ARTICULO: Fumigación bajo la lluvia: una práctica ineficaz que evidencia fallas en la gestión de la salud pública
POR: ALFREDO DEL VALLE / DIPLOMADO EN PROMOCION DE LA SALUD
INFOTEP/Ministerio de salud pública
En los últimos días, la Dirección Provincial de Salud ha estado realizando jornadas de fumigación con el objetivo de controlar el mosquito transmisor del dengue, el _Aedes aegypti_. Sin embargo, estas acciones se están llevando a cabo incluso en condiciones de lluvia, lo que plantea serias dudas sobre su efectividad y el uso adecuado de los recursos públicos.
Diversos organismos internacionales, incluyendo la Organización Mundial de la Salud, han señalado que la fumigación bajo la lluvia es una estrategia poco efectiva. La razón es sencilla: el agua diluye y arrastra el insecticida, reduciendo significativamente su capacidad para eliminar mosquitos adultos. En otras palabras, gran parte del esfuerzo y del presupuesto invertido se pierde sin generar el impacto esperado.
Además, es importante recordar que la fumigación solo actúa sobre los mosquitos adultos y no elimina las larvas. Esto significa que, incluso en condiciones ideales, su efecto es limitado si no se acompaña de otras medidas fundamentales. Tras episodios de lluvia, la prioridad debe ser la eliminación de criaderos, una práctica conocida como descacharrización, que consiste en retirar recipientes donde se acumula agua y donde el mosquito se reproduce.
Realizar fumigaciones en medio de la lluvia no solo es ineficiente, sino que también refleja una preocupante debilidad en la planificación estratégica de las acciones de salud pública. Más aún cuando existen alternativas ampliamente conocidas y respaldadas por la evidencia científica.
La falta de resultados contundentes frente al dengue y al aumento de las enfermedades no transmisibles pone en evidencia la incapacidad de quien dirige actualmente la institución rectora de la salud para diseñar e implementar políticas preventivas eficaces. La prevención de enfermedades transmitidas por vectores exige rigor técnico, vigilancia entomológica y campañas sostenidas de eliminación de criaderos. De igual forma, el abordaje de enfermedades no transmisibles como la hipertensión, la diabetes y la obesidad requiere programas estructurados de promoción de estilos de vida saludables y detección temprana. Cuando la cabeza de la institución carece de visión estratégica y de competencia técnica, las acciones se reducen a operativos mediáticos que no impactan los indicadores sanitarios ni protegen a la población.

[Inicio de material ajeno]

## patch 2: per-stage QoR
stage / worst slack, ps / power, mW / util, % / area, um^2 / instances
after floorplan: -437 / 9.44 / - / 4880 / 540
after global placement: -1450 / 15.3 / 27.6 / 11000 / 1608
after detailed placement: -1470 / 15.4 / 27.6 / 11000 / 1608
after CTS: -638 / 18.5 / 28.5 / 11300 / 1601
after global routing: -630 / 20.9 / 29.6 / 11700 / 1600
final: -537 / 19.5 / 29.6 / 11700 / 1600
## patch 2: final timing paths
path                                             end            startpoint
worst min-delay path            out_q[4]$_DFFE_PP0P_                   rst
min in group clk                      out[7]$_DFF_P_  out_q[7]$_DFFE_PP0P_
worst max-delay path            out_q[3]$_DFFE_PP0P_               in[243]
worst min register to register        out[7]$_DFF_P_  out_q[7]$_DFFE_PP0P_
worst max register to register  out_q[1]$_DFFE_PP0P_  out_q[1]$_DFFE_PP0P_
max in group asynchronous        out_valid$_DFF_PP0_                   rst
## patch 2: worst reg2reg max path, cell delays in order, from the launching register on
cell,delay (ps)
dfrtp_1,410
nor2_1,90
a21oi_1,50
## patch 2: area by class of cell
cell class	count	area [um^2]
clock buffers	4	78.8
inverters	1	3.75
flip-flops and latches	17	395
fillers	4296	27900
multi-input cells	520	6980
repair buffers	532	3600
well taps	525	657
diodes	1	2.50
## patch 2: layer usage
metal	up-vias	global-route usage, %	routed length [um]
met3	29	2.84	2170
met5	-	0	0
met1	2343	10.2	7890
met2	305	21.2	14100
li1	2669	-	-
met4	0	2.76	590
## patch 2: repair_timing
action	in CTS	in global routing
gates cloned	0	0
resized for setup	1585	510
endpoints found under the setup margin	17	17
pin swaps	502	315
===== src/rtl/gray_counter.sv =====
// Up/down modulo-2^WIDTH counter with synchronous load and a binary or Gray registered output.
// Output and wrap pulse are registered, so both reflect the state one cycle after the edge.
module gray_counter
  import gray_pkg::*;
#(
  parameter int WIDTH = DEFAULT_WIDTH
) (
  input  logic             clk,
  input  logic             rst_n,
  input  logic             en,
  input  logic             up,
  input  logic             load,
  input  logic [WIDTH-1:0] load_val,
  input  logic             select,
  output logic [WIDTH-1:0] out,
  output logic             wrap
);

  localparam logic [WIDTH-1:0] MAX_VAL = '1;

  logic [WIDTH-1:0] bin_q, bin_d;
  logic [WIDTH-1:0] gray_d;
  logic [WIDTH-1:0] out_q, out_d;
  logic             wrap_q, wrap_d;

  // Load beats enable; only a real count step across the boundary flags a wrap.
  always_comb begin
    bin_d  = bin_q;
    wrap_d = 1'b0;
    if (load) begin
      bin_d = load_val;
    end else if (en) begin
      if (up) begin
        bin_d  = bin_q + WIDTH'(1);
        wrap_d = (bin_q == MAX_VAL);
      end else begin
        bin_d  = bin_q - WIDTH'(1);
        wrap_d = (bin_q == '0);
      end
    end
  end

  bin_to_gray #(
    .WIDTH(WIDTH)
  ) u_bin_to_gray (
    .bin_i  (bin_d),
    .gray_o (gray_d)
  );

  // Encoding is taken from the next state, so a select change re-encodes even a held value.
  assign out_d = (select == MODE_GRAY) ? gray_d : bin_d;

  always_ff @(posedge clk or negedge rst_n) begin
    if (!rst_n) begin
      bin_q  <= '0;
      out_q  <= '0;
      wrap_q <= 1'b0;
    end else begin
      bin_q  <= bin_d;
      out_q  <= out_d;
      wrap_q <= wrap_d;
    end
  end

  assign out  = out_q;
  assign wrap = wrap_q;

endmodule
<file path="src/rtl/ddr2_test_pkg.sv">
// Definitions shared by the DDR2 board-test pattern writer and read checker:
// default widths, the test data pattern and the checker state encoding.
package ddr2_test_pkg;

  localparam int DEF_ADDR_WIDTH = 26;
  localparam int DEF_DATA_WIDTH = 32;

  typedef enum logic [2:0] {
    ST_IDLE,
    ST_WAIT,
    ST_REQ,
    ST_DATA,
    ST_DONE
  } chk_state_t;

  // Word w carries its own low 16 index bits, inverted copy in the upper half.
  function automatic logic [31:0] pat(input logic [15:0] w);
    return {~w, w};
  endfunction

endpackage

</file>
<file path="src/rtl/ddr2_pat_cmp.sv">
// One-stage registered compare of a returned read beat against the test pattern.
module ddr2_pat_cmp
  import ddr2_test_pkg::*;
#(
  parameter int ADDR_WIDTH = DEF_ADDR_WIDTH,
  parameter int DATA_WIDTH = DEF_DATA_WIDTH
) (
  input  logic                  clk,
  input  logic                  rst,
  input  logic                  vld,
  input  logic [DATA_WIDTH-1:0] data,
  input  logic [ADDR_WIDTH-1:0] word_idx,
  output logic                  mis,
  output logic [ADDR_WIDTH-1:0] err_addr
);

  logic [DATA_WIDTH-1:0] exp_p0;
  logic                  mis_p1;
  logic [ADDR_WIDTH-1:0] addr_p1;

  assign exp_p0 = DATA_WIDTH'(pat(word_idx[15:0]));

  // p0 -> p1: register compare result and the word it belongs to
  always_ff @(posedge clk or posedge rst) begin
    if (rst) begin
      mis_p1 <= 1'b0;
    end else begin
      mis_p1 <= vld && (data != exp_p0);
    end
  end

  always_ff @(posedge clk) begin
    addr_p1 <= word_idx;
  end

  assign mis      = mis_p1;
  assign err_addr = addr_p1;

endmodule

</file>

Que no se haga esto solo por buscar cámara y sonar en los medios. Las acciones de salud pública deben ejecutarse con conciencia plena de que el objetivo es el beneficio del pueblo, no figurar ni alimentar la imagen personal. Repito: no se trata de sonar. Se trata de salvar vidas con decisiones basadas en evidencia. Y si de capacidad técnica y compromiso real no para impresionar para que me tomen en cuenta , para dirigir otra institución del mismo sector , para hacer nada, lo mismo que hago en la otra.
La situación se agrava cuando la toma de decisiones parece no apoyarse en criterios técnicos ni en el conocimiento de profesionales capacitados dentro de la misma institución. La gestión de la salud pública requiere liderazgo, preparación y, sobre todo, la capacidad de escuchar a los equipos técnicos que poseen experiencia en prevención y control de enfermedades.
Cuando una autoridad no cuenta con el conocimiento suficiente para enfrentar desafíos complejos como el dengue, lo responsable es apoyarse en especialistas y diseñar estrategias basadas en evidencia. Persistir en prácticas ineficaces no solo implica un desperdicio de recursos, sino que también pone en riesgo la salud de la población.
En el contexto actual, donde las lluvias favorecen la proliferación del mosquito, se hace urgente reorientar los esfuerzos hacia medidas realmente efectivas: educación comunitaria, eliminación de criaderos y acciones coordinadas en las zonas más vulnerables.
La lucha contra el dengue no se gana con acciones improvisadas ni con campañas simbólicas,tampoco se gana regalando el dienero de las jornadas para que me defiendan, se ganan con planificación, conocimiento y responsabilidad.